Het is 1573. Een barre tijd om je hoofd boven water te houden, zeker voor een weduwe met drie kinderen. Nelleken is het oudste kind in het gezin en doet er alles aan om haar moeder te helpen. Ze redden het net, met wat hulp van de buren. Maar dan besluit haar moeder om zich openlijk aan te sluiten bij de Doopsgezinden. Door te kiezen voor een nieuw geloof, waar de samenleving niets van moet hebben, brengt ze het leven van zichzelf en dat van haar kinderen in gevaar. Nelleken probeert wanhopig het gezin voor
een drama te behoeden, maar of dat gaat lukken?
**Recencie(s)**
Het is 1573. De bijna 13-jarige Nelleken leeft met haar moeder en broertjes in armoede. Alleen door de hulp van de buren kunnen ze het redden. Maar Nellekens grootste zorg is het verboden geloof van haar moeder: ze is doopsgezind, en wil daar ook voor uitkomen, wat de gevolgen daarvan ook zullen zijn. Het begin van het verhaal blijft wat oppervlakkig door de focus op het historisch decor: de armoedige omstandigheden thuis, de school waar kinderen van alle leeftijden samen in de klas zitten en de regels van de doopsgezinden.
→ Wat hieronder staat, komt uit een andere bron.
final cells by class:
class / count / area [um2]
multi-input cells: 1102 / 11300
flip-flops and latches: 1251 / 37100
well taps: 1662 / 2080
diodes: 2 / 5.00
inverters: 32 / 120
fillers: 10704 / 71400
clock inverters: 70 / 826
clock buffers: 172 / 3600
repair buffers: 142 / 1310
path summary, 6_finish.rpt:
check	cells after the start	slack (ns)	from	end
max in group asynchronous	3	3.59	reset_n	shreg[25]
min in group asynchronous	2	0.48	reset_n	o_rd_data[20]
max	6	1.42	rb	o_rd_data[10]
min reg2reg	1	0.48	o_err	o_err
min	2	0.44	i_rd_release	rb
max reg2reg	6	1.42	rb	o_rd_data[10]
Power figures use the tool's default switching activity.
[config.mk]
export PLATFORM = sky130hd
export DESIGN_NAME = proj_fm_reader_flat
export DESIGN_NICKNAME = d
export VERILOG_FILES = /design/src/rtl/proj_fm_reader_if.sv /design/src/rtl/proj_fm_reader.sv /design/src/flat_wrapper.sv
export SDC_FILE = /design/constraint.sdc
export NUM_CORES = 1
export LEC_CHECK = 0
export ABC_AREA = 1
export CAP_MARGIN = 20
export CORE_MARGIN = 1.5
export CORE_UTILIZATION = 54
export CTS_CLUSTER_DIAMETER = 100
export CTS_CLUSTER_SIZE = 8
export DETAILED_ROUTE_END_ITERATION = 8
export HOLD_SLACK_MARGIN = 0.15
export PLACE_DENSITY_LB_ADDON = 0.05
export REMOVE_ABC_BUFFERS = 1
export SLEW_MARGIN = 20
export SYNTH_ARGS = -nofsm -noshare
export SYNTH_HDL_FRONTEND = slang
export SYNTH_SLANG_ARGS = --single-unit
export TNS_END_PERCENT = 50
[constraint.sdc]
create_clock -name in_clk -period 2.95 [get_ports in_clk]
set_input_delay 0.59 -clock in_clk [delete_from_list [all_inputs] [get_ports in_clk]]
set_output_delay 0.59 -clock in_clk [all_outputs]
set_load 0.02 [all_outputs]
[src/rtl/proj_fm_reader_if.sv]
// Bundle of the reader's command, RAM read-port and output stream signals.
// The slave modport is the reader engine; the master modport is its environment.
interface proj_fm_reader_if #(
  parameter int ENTRIES   = 32,
  parameter int DATA_BITS = 8,
  parameter int ADDR_BITS = $clog2(ENTRIES)
);
  logic                 in_start;
  logic [ADDR_BITS-1:0] in_base_addr;
  logic [ADDR_BITS:0]   in_len;
  logic [ADDR_BITS-1:0] out_ram_addr;
  logic                 out_ram_re;
  logic [DATA_BITS-1:0] in_ram_rdata;
  logic [DATA_BITS-1:0] out_data;
  logic                 out_valid;
  logic                 in_ready;
  logic                 out_last;
  logic                 out_busy;
  logic                 out_done;

  modport slave (
    input  in_start, in_base_addr, in_len, in_ram_rdata, in_ready,
    output out_ram_addr, out_ram_re, out_data, out_valid, out_last, out_busy, out_done
  );

  modport master (
    output in_start, in_base_addr, in_len, in_ram_rdata, in_ready,
    input  out_ram_addr, out_ram_re, out_data, out_valid, out_last, out_busy, out_done
  );
endinterface

[src/rtl/proj_fm_reader.sv]
// Read-out engine for the projection feature-map RAM: walks a wrapping address
// window, absorbs the one-cycle RAM latency through a 2-entry buffer and
// presents the words as a valid/ready stream with a last marker and done pulse.
module proj_fm_reader #(
  parameter int ENTRIES   = 32,
  parameter int DATA_BITS = 8,
  parameter int ADDR_BITS = $clog2(ENTRIES)
) (
  input  logic             in_clk,
  input  logic             in_rst,
  proj_fm_reader_if.slave  bus
);

  localparam logic [ADDR_BITS:0]   LEN_MAX  = (ADDR_BITS+1)'(ENTRIES);
  localparam logic [ADDR_BITS:0]   CNT_ONE  = (ADDR_BITS+1)'(1);
  localparam logic [ADDR_BITS-1:0] ADDR_TOP = ADDR_BITS'(ENTRIES - 1);

  typedef enum logic [1:0] {
    ST_IDLE,
    ST_READ,
    ST_DRAIN,
    ST_DONE
  } state_t;

  state_t state_reg, state_next;

  logic [ADDR_BITS-1:0] addr_reg;
  logic [ADDR_BITS:0]   len_reg;
  logic [ADDR_BITS:0]   issue_cnt_reg;
  logic [ADDR_BITS:0]   remain_reg;

  // A read issued last cycle whose data is on in_ram_rdata now, plus its last tag
  logic inflight_reg;
  logic inflight_last_reg;

  // 2-entry output buffer; the last tag travels alongside each word
  logic [DATA_BITS-1:0] fifo_data_reg [2];
  logic                 fifo_last_reg [2];
  logic                 rd_ptr_reg;
  logic                 wr_ptr_reg;
  logic [1:0]           count_reg;

  logic [ADDR_BITS:0] len_clamped;
  logic               pop;
  logic [2:0]         occ;
  logic               issue;
  logic               issue_last;
  logic               drained;
  logic               busy;
  logic               done;

  // Credit, handshake and drain conditions shared by the FSM and datapath
  always_comb begin
    len_clamped = (bus.in_len > LEN_MAX) ? LEN_MAX : bus.in_len;
    pop         = (count_reg != 2'd0) && bus.in_ready;
    occ         = {1'b0, count_reg} + {2'b00, inflight_reg} - {2'b00, pop};
    issue       = (state_reg == ST_READ) && (remain_reg != '0) && (occ < 3'd2);
    issue_last  = (issue_cnt_reg == (len_reg - CNT_ONE));
    drained     = !inflight_reg &&
                  ((count_reg == 2'd0) || ((count_reg == 2'd1) && pop));
  end

  // State register
  always_ff @(posedge in_clk) begin
    if (in_rst) begin
      state_reg <= ST_IDLE;
    end else begin
      state_reg <= state_next;
    end
  end

  // Next-state and status outputs
  always_comb begin
    state_next = state_reg;
    busy       = 1'b0;
    done       = 1'b0;
    case (state_reg)
      ST_IDLE: begin
        if (bus.in_start) begin
          state_next = (len_clamped == '0) ? ST_DONE : ST_READ;
        end
      end
      ST_READ: begin
        busy = 1'b1;
        if (issue && (remain_reg == CNT_ONE)) begin
          state_next = ST_DRAIN;
        end
      end
      ST_DRAIN: begin
        busy = 1'b1;
        if (drained) begin
          state_next = ST_DONE;
        end
      end
      ST_DONE: begin
        done       = 1'b1;
        state_next = ST_IDLE;
      end
      default: state_next = ST_IDLE;
    endcase
  end

  // Window capture, address walk and issue/remaining counters
  always_ff @(posedge in_clk) begin
    if (in_rst) begin
      addr_reg          <= '0;
      len_reg           <= '0;
      issue_cnt_reg     <= '0;
      remain_reg        <= '0;
      inflight_reg      <= 1'b0;
      inflight_last_reg <= 1'b0;
    end else begin
      if ((state_reg == ST_IDLE) && bus.in_start) begin
        addr_reg      <= bus.in_base_addr;
        len_reg       <= len_clamped;
        issue_cnt_reg <= '0;
        remain_reg    <= len_clamped;
      end else if (issue) begin
        addr_reg      <= (addr_reg == ADDR_TOP) ? '0 : addr_reg + ADDR_BITS'(1);
        issue_cnt_reg <= issue_cnt_reg + CNT_ONE;
        remain_reg    <= remain_reg - CNT_ONE;
      end
      inflight_reg      <= issue;
      inflight_last_reg <= issue && issue_last;
    end
  end

  // Output buffer: capture returning RAM data, advance head on handshake
  always_ff @(posedge in_clk) begin
    if (in_rst) begin
      for (int i = 0; i < 2; i++) begin
        fifo_data_reg[i] <= '0;
        fifo_last_reg[i] <= 1'b0;
      end
      rd_ptr_reg <= 1'b0;
      wr_ptr_reg <= 1'b0;
      count_reg  <= 2'd0;
    end else begin
      if (inflight_reg) begin
        fifo_data_reg[wr_ptr_reg] <= bus.in_ram_rdata;
        fifo_last_reg[wr_ptr_reg] <= inflight_last_reg;
        wr_ptr_reg                <= ~wr_ptr_reg;
      end
      if (pop) begin
        rd_ptr_reg <= ~rd_ptr_reg;
      end
      count_reg <= count_reg + {1'b0, inflight_reg} - {1'b0, pop};
    end
  end

  // Stream and RAM-port outputs; data/last read as zero while the buffer is empty
  always_comb begin
    bus.out_ram_addr = addr_reg;
    bus.out_ram_re   = issue;
    bus.out_valid    = (count_reg != 2'd0);
    bus.out_data     = bus.out_valid ? fifo_data_reg[rd_ptr_reg] : '0;
    bus.out_last     = bus.out_valid ? fifo_last_reg[rd_ptr_reg] : 1'b0;
    bus.out_busy     = busy;
    bus.out_done     = done;
  end

endmodule
[src/flat_wrapper.sv]
// flat-port wrapper written by rule: the top's interface ports become plain ports
module proj_fm_reader_flat 
#(
  parameter int ENTRIES   = 32,
  parameter int DATA_BITS = 8,
  parameter int ADDR_BITS = $clog2(ENTRIES)
)
  (in_clk, in_rst, bus_in_start, bus_in_base_addr, bus_in_len, bus_in_ram_rdata, bus_in_ready, bus_out_ram_addr, bus_out_ram_re, bus_out_data, bus_out_valid, bus_out_last, bus_out_busy, bus_out_done);
  proj_fm_reader_if #(.ENTRIES(ENTRIES), .DATA_BITS(DATA_BITS), .ADDR_BITS(ADDR_BITS)) bus_i ();
  input  logic in_clk;
  input  logic in_rst;
  input wire logic [$bits(bus_i.in_start)-1:0] bus_in_start;
  input wire logic [$bits(bus_i.in_base_addr)-1:0] bus_in_base_addr;
  input wire logic [$bits(bus_i.in_len)-1:0] bus_in_len;
  input wire logic [$bits(bus_i.in_ram_rdata)-1:0] bus_in_ram_rdata;
  input wire logic [$bits(bus_i.in_ready)-1:0] bus_in_ready;
  output wire logic [$bits(bus_i.out_ram_addr)-1:0] bus_out_ram_addr;
  output wire logic [$bits(bus_i.out_ram_re)-1:0] bus_out_ram_re;
  output wire logic [$bits(bus_i.out_data)-1:0] bus_out_data;
  output wire logic [$bits(bus_i.out_valid)-1:0] bus_out_valid;
  output wire logic [$bits(bus_i.out_last)-1:0] bus_out_last;
  output wire logic [$bits(bus_i.out_busy)-1:0] bus_out_busy;
  output wire logic [$bits(bus_i.out_done)-1:0] bus_out_done;
  assign bus_i.in_start = bus_in_start;
  assign bus_i.in_base_addr = bus_in_base_addr;
  assign bus_i.in_len = bus_in_len;
  assign bus_i.in_ram_rdata = bus_in_ram_rdata;
  assign bus_i.in_ready = bus_in_ready;
  assign bus_out_ram_addr = bus_i.out_ram_addr;
  assign bus_out_ram_re = bus_i.out_ram_re;
  assign bus_out_data = bus_i.out_data;
  assign bus_out_valid = bus_i.out_valid;
  assign bus_out_last = bus_i.out_last;
  assign bus_out_busy = bus_i.out_busy;
  assign bus_out_done = bus_i.out_done;
  proj_fm_reader #(.ENTRIES(ENTRIES), .DATA_BITS(DATA_BITS), .ADDR_BITS(ADDR_BITS)) u_core (.in_clk(in_clk), .in_rst(in_rst), .bus(bus_i));
endmodule
# Word-level counts from Yosys, hierarchy flattened
# Memories as Yosys holds them, arrays and structs flattened. A register that Yosys moved wholly into a read port is not among the register bits.
# Index checks and enable logic that the tools add are counted.
# classes
n_eq_ne	10
order_cmp	2
n_reduce_logical	21
add_sub_neg	8
n_mux	30
n_bitwise	2
# op_table
op	n
two-way mux 6 bit	3
two-way mux 1 bit	17
two-way mux 8 bit	2
two-way mux 5 bit	3
subtractor 6 x 1 -> 6 bit (second input constant)	2
logical AND 1 bit	8
two-way mux 2 bit	4
one-hot mux 2 bit (4 select lines)	1
OR reduction 8 bit	1
adder 6 x 1 -> 6 bit (second input constant)	1
== test 6 x 1 -> 1 bit (second input constant)	1
== test 6 bit	1
greater-than comparator 6 bit (second input constant)	1
zero test 6 bit	1
nonzero test 6 bit	1
adder 5 x 1 -> 5 bit (second input constant)	1
== test 5 bit (second input constant)	1
== test 2 x 1 -> 1 bit (second input constant)	2
== test 2 bit (second input constant)	2
zero test 2 bit	2
!= test 2 bit (second input constant)	2
nonzero test 2 bit	2
OR reduction 2 bit	2
adder 2 x 1 -> 3 bit	1
other kinds (10)	11
# totals
n_memories	2
output_inout_bits	18
reg_bits	31
word_cells	85
mem_bits_rw	18
in_bits	23
# mem_list
name	depth	width	rd	rd_ports_with_merged_regs	write_ports	line	source
u_core.fifo_data_reg	2	8	1	1	2	proj_fm_reader.sv:37	logic [DATA_BITS-1:0] fifo_data_reg [2];
u_core.fifo_last_reg	2	1	1	1	2	proj_fm_reader.sv:38	logic fifo_last_reg [2];

# Logic depth before layout (Yosys ltp)
# Gate-level depths: netlist of run 1.
# logic_depth
word_depth	8
mapped_depth	17
depth_no_buf	16

# Worst setup path before layout of run 1
# OpenSTA, ideal clock, no wires.
# synth_path
path_kind	register to output
startpoint	register u_core.count_reg[1]
endpoint	output bus_out_ram_re
path_buffers	0
setup_slack_ns	0.020
stages_incl_launch_ff	14
t_arrival_ns	2.340
cell_sequence	dfxtp_1 > nor2_2 > inv_2 > nand2_1 > inv_1 > ha_1 > inv_1 > ha_1 > fa_1 > inv_1 > nand2_1 > nor2_4 > nand2_4 > inv_2
# synth_between
elab_chain_cells	5
# synth_lines
element	line	source
start, declared	proj_fm_reader.sv:41	logic [1:0] count_reg;
start signal, assigned	proj_fm_reader.sv:147	count_reg <= count_reg + {1'b0, inflight_reg} - {1'b0, pop};
nonzero test 2 bit	--	
named net bus_out_valid	flat_wrapper.sv:20	output wire logic [$bits(bus_i.out_valid)-1:0] bus_out_valid;
logical AND 1 bit	proj_fm_reader.sv:55	pop = (count_reg != 2'd0) && bus.in_ready;
named net u_core.pop	proj_fm_reader.sv:44	logic pop;
subtractor 3 x 1 -> 3 bit	proj_fm_reader.sv:56	occ = {1'b0, count_reg} + {2'b00, inflight_reg} - {2'b00, pop};
named net u_core.occ[1]	proj_fm_reader.sv:45	logic [2:0] occ;
less-than comparator 3 x 2 -> 1 bit	proj_fm_reader.sv:57	issue = (state_reg == ST_READ) && (remain_reg != '0) && (occ < 3'd2);
logical AND 1 bit	proj_fm_reader.sv:57	
end, declared	flat_wrapper.sv:18	output wire logic [$bits(bus_i.out_ram_re)-1:0] bus_out_ram_re;
# The timed path passes the listed nets, and every way through them passes these cells.

# Final worst setup path of run 1
# layout_path
startpoint	input bus_in_ready
endpoint	output bus_out_ram_re
# layout_between
elab_chain_cells	4
# layout_lines
element	line	source
start, declared	flat_wrapper.sv:16	input wire logic [$bits(bus_i.in_ready)-1:0] bus_in_ready;
logical AND 1 bit	proj_fm_reader.sv:55	
named net u_core.pop	proj_fm_reader.sv:44	
subtractor 3 x 1 -> 3 bit	proj_fm_reader.sv:56	
named net u_core.occ[1]	proj_fm_reader.sv:45	
less-than comparator 3 x 2 -> 1 bit	proj_fm_reader.sv:57	
logical AND 1 bit	proj_fm_reader.sv:57	
# The timed path passes the listed nets, and every way through them passes these cells.

==> flow_metrics.env, run 1 <==
export IMPL_status="finished with violations"
export IMPL_violations="negative setup slack"
export IMPL_place_gp_congestion=0.847
export IMPL_grt_pass1_wl_mm=9.43
export IMPL_grt_use_total_pct=22.6
export IMPL_overflow=0
export IMPL_worst_slack_ns=-0.0124
export IMPL_drt_iter0_markers=148
export IMPL_synth_main_ff_cell="dfxtp_1"
export IMPL_design_area_um2=3520
export IMPL_crit_required_ns=2.36
export IMPL_whs_ns=0.467
export IMPL_relSlewSlack_pct=68.1
export IMPL_fin_crit_ns=2.96
export IMPL_n_antenna_cell=0
export IMPL_boundaryPins=41
export IMPL_clock_skew_ns=0.00365
export IMPL_finalCritPeriodShare_pct=100
export IMPL_power_internal_uw=1930
export IMPL_critPathMaxStageDelay_ns=0.44
export IMPL_area_growth_pct=29.6
export IMPL_n_fill_cell=376
export IMPL_timing_fmax_ghz=0.338
export IMPL_yosysTopAreaCell="dfxtp_1"
export IMPL_dpl_hpwl_mm=4.19
export IMPL_drc=0
export IMPL_core_um2=4790
export IMPL_place_area_um2=3300
export IMPL_finalHoldViolations=0
export IMPL_switching_power_uw=1400
export IMPL_swShare_pct=42.1
export IMPL_grt_pass1_vias=2178
export IMPL_wirelength_mm=6.13
export IMPL_leakagePower_uw=0.00153
export IMPL_rsz0062_at_grt="true"
export IMPL_postRouteAntennaNets=0
export IMPL_cp_start_kind="input port"
export IMPL_power_density_nw_per_um2=948
export IMPL_slew_violations=0
export IMPL_synth_area_leaders="dfxtp_1, edfxtp_1, nand2_1, nor2_1, ha_1"
export IMPL_worstPathArrival_ns=2.37
export IMPL_drive_gt1_share_pct=15.4
export IMPL_largest_reg_flops=16
export IMPL_place_ws_ns=-0.810
export IMPL_synth_edf_count=18
export IMPL_worstSetupPathType="in2out"
export IMPL_synthDistinctLibCells=32
export IMPL_cts_max_path_buffers=2
export IMPL_cpMostUsedCell="inv_2"
export IMPL_initial_utilization_pct=56.8
export IMPL_nets=460
export IMPL_cts_sinks=50
export IMPL_vdd_drop_max_mv=0.571
export IMPL_cp_cell_sequence="clkdlybuf4s15_1 -> nand2_2 -> inv_2 -> ha_4 -> inv_2 -> ha_4 -> fa_2 -> inv_2 -> nand2_2 -> nor2_4 -> nand2_4 -> inv_4 -> buf_6"
export IMPL_cts_tree="yes"
export IMPL_setup_viol=1
export IMPL_seq_area_frac_synth_pct=43.5
export IMPL_netlist_area_um2=2720
export IMPL_vias=2444
export IMPL_dieWidth_um=73.9
export IMPL_p_comb_share_pct=55.3
export IMPL_cp_max_fo=3
export IMPL_dieArea_um2=5470
export IMPL_p_clk_share_pct=14.5
export IMPL_die_y_um=73.9
export IMPL_synth_top_area_share_pct=23.6
export IMPL_slowest_stage="fa_2"
export IMPL_p_seq_share_pct=30.2
export IMPL_maxCapViolCount=0
export IMPL_clock_latency_ns=0.30
export IMPL_endpoint_kind="output port"
export IMPL_placement_rows=25
export IMPL_synth_common_cells="nand2_1, nor2_1, inv_1, dfxtp_1, a21oi_1"
export IMPL_tightest_slew_ns=0.478
export IMPL_ys_warn_count=0
export IMPL_viasPerCell=4.99
export IMPL_syn_inst=355
export IMPL_yosysMostFrequentCell="nand2_1"
export IMPL_dr_pass1_iters=4
export IMPL_syn_area_per_cell_um2=7.66
export IMPL_rr_worst_depth=18
export IMPL_wl_per_cell_um=12.5
export IMPL_holdCritPathClass="reg2reg"
export IMPL_clk_pin_slew_ns=0.09
export IMPL_port_buffers=40
export IMPL_synthArstFlopShare_pct=0
export IMPL_antenna_found_initial=0
export IMPL_final_util_pct=73.6
export IMPL_cts_hold_buf=0
export IMPL_grt_max_degree=17
export IMPL_cts_buffers_inserted=5
export IMPL_htreeDepth=2
export IMPL_hold_depth=1
export IMPL_cts_root_buf="clkbuf_8"
export IMPL_ys_seq_elements=50
-- critical path, delay by kind of cell --
| kind | cells | cell delay, ns |
|---|---|---|
| fa+ha+maj | 3 | 0.85 |
| buf+inv | 6 | 0.56 |
| simple gates | 4 | 0.37 |
-- cells by family (layout without fill, tap and decap cells) --
kind of cell / Yosys count / in the layout / synth area share (%)
buffers and inverters: 52 / 120 / 8.01
AO/OA/AOI/OAI: 46 / 46 / 9.16
flip-flops: 50 / 50 / 43.5
adder cells (fa/ha/maj): 15 / 15 / 7.18
XOR/XNOR: 10 / 10 / 3.22
AND/OR/NAND/NOR: 182 / 182 / 29.0
-- per-stage QoR --
| step | cells | setup TNS (ns) | power, uW |
|---|---|---|---|
| final | 490 | -0.0124 | 3340 |
| after global routing | 490 | -0.0915 | 3580 |
| after CTS | 485 | 0 | 3230 |
| after detailed placement | 474 | -3.92 | 2640 |
| after global placement | 474 | -3.12 | 2590 |
| after floorplan | 348 | -0.0512 | 2020 |
-- path summary, 6_finish.rpt --
path                             from                    to  slack (ns)
setup / recovery         bus_in_ready        bus_out_ram_re       -0.01
hold / removal      u_core.rd_ptr_reg              register        0.47
setup reg to reg  u_core.count_reg[1]  u_core.remain_reg[2]        0.22
hold reg to reg     u_core.rd_ptr_reg              register        0.47
-- routing by layer --
layer  vias up  part of all wire [%]  wire length, um  global-route usage, %
met4         0                   1.7              102                   8.64
li1       1257                     -                -                      -
met1      1108                    44             2680                   27.9
met5         -                     0                0                      0
met2        68                    50             3080                   38.9
met3        11                   4.2              260                   4.34
-- cells in the final DEF, fill, tap and decap left out, types with 2 or more instances in the layout --
master	count
nand2_1	85
nor2_1	61
inv_1	38
clkdlybuf4s50_1	38
dfxtp_1	30
buf_4	27
a21oi_1	24
edfxtp_1	18
nand3_1	17
o21ai_0	13
ha_1	12
xor2_1	6
clkbuf_8	5
inv_2	4
xnor2_1	4
nand3_2	3
or2_2	3
nand2_2	2
nor2_4	2
nor2_2	2
nand2_4	2
o21ai_1	2
nand3b_1	2
nor3_1	2
o22ai_1	2
ha_4	2
dfxtp_2	2
-- timing repair --
action	CTS	global route
hold endpoints to repair	0	0
pin swaps	8	7
setup buffers	3	5
endpoints found under the setup margin	2	1
gates resized for setup	16	6
-- power by group through the flow --
stage               clock (uW)  sequential (uW)  combinational (uW)
detailed placement           0             1010                1630
global placement             0             1010                1580
global route               520             1030                2030
CTS                        496             1000                1730
floorplan                    0             1020                1000
finish                     484             1010                1850
-- area by class of cell --
type / instances / area (um^2) / area share, %
multi-input cells: 253 / 1360 / 38.7
flip-flops and latches: 50 / 1180 / 33.6
well taps: 67 / 83.8 / 2.38
clock inverters: 3 / 43.8 / 1.24
clock buffers: 5 / 68.8 / 1.95
repair buffers: 67 / 604 / 17.2
inverters: 45 / 173 / 4.90
Power figures use the tool's default switching activity.
==> run 2, diff against run 1 <==
SKIP_CTS_REPAIR_TIMING = 1   (was unset)
==> run 2 against run 1 <==
  * The flow now finishes without violations
  * Core utilization shrank 0.91 points
  * Clock power about the same
  * Power fell by 1.9%
  * Count of clock-buffer cells in the layout stayed put
  * Combinational power fell by 4%
  * Largest power group unchanged
  * Highest routed layer unchanged
==> flow_metrics.env, run 2 (synthesis results as in run 1) <==
export IMPL_postRouteAntennaNets=0
export IMPL_status="finished clean"
export IMPL_timing_fmax_ghz=0.343
export IMPL_initial_utilization_pct=56.8
export IMPL_dpl_hpwl_mm=4.19
export IMPL_vias=2397
export IMPL_nets=454
export IMPL_fin_crit_ns=2.92
export IMPL_port_buffers=40
export IMPL_htreeDepth=2
export IMPL_wirelength_mm=5.98
export IMPL_worstSetupPathType="reg2out"
export IMPL_place_ws_ns=-0.810
export IMPL_setup_viol=0
export IMPL_worst_slack_ns=0.0314
export IMPL_relSlewSlack_pct=68.6
export IMPL_grt_max_degree=17
export IMPL_clk_pin_slew_ns=0.09
export IMPL_overflow=0
export IMPL_setup_tns_ns=0
export IMPL_cts_max_path_buffers=2
export IMPL_cp_max_fo=3
export IMPL_cp_start_kind="register"
export IMPL_cts_buffers_inserted=5
export IMPL_slew_violations=0
export IMPL_crit_required_ns=2.36
export IMPL_antenna_found_initial=0
export IMPL_boundaryPins=41
export IMPL_vdd_drop_max_mv=0.566
export IMPL_final_common_cell="nand2_1"
export IMPL_placement_rows=25
export IMPL_dieArea_um2=5470
export IMPL_leakagePower_uw=0.00151
export IMPL_drt_iter0_markers=120
export IMPL_final_cell_mix="nand2_1, nor2_1, inv_1, clkdlybuf4s50_1, dfxtp_1"
export IMPL_clock_skew_ns=0.00609
export IMPL_drc=0
export IMPL_largest_reg_flops=16
export IMPL_drive_gt1_share_pct=13.9
export IMPL_cts_sinks=50
export IMPL_die_y_um=73.9
export IMPL_finalHoldViolations=0
export IMPL_power_density_nw_per_um2=942
export IMPL_viasPerCell=4.95
export IMPL_area_growth_pct=27.9
export IMPL_n_antenna_cell=0
export IMPL_endpoint_kind="output port"
export IMPL_wl_per_cell_um=12.4
export IMPL_place_gp_congestion=0.847
export IMPL_clock_latency_ns=0.31
export IMPL_holdCritPathClass="reg2reg"
export IMPL_cts_tree="yes"
export IMPL_worstPathArrival_ns=2.33
export IMPL_grt_pass1_vias=2128
export IMPL_dieWidth_um=73.9
export IMPL_cts_root_buf="clkbuf_8"
export IMPL_dr_pass1_iters=4
export IMPL_core_um2=4790
export IMPL_grt_pass1_wl_mm=9.23
export IMPL_maxCapViolCount=0
export IMPL_tightest_slew_ns=0.471
export IMPL_finalCritPeriodShare_pct=98.9
export IMPL_grt_use_total_pct=22.1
Daarna zorgt de toenemende dreiging voor een steeds grotere spanning – subtiel voelbaar gemaakt door wat niet letterlijk wordt uitgesproken. Heel ontroerend is de liefde en steun die de hoofdpersonen elkaar geven, ondanks hun onmacht om elkaar te begrijpen. Wat waar en goed is, blijft in het midden. In het nawoord vertelt de auteur dat haar verhaal geïnspireerd is op de afscheidsbrief van Maeyken Wens aan haar zoon, voor zij als doopsgezinde op de brandstapel om het leven kwam. Vanaf ca. 10 jaar.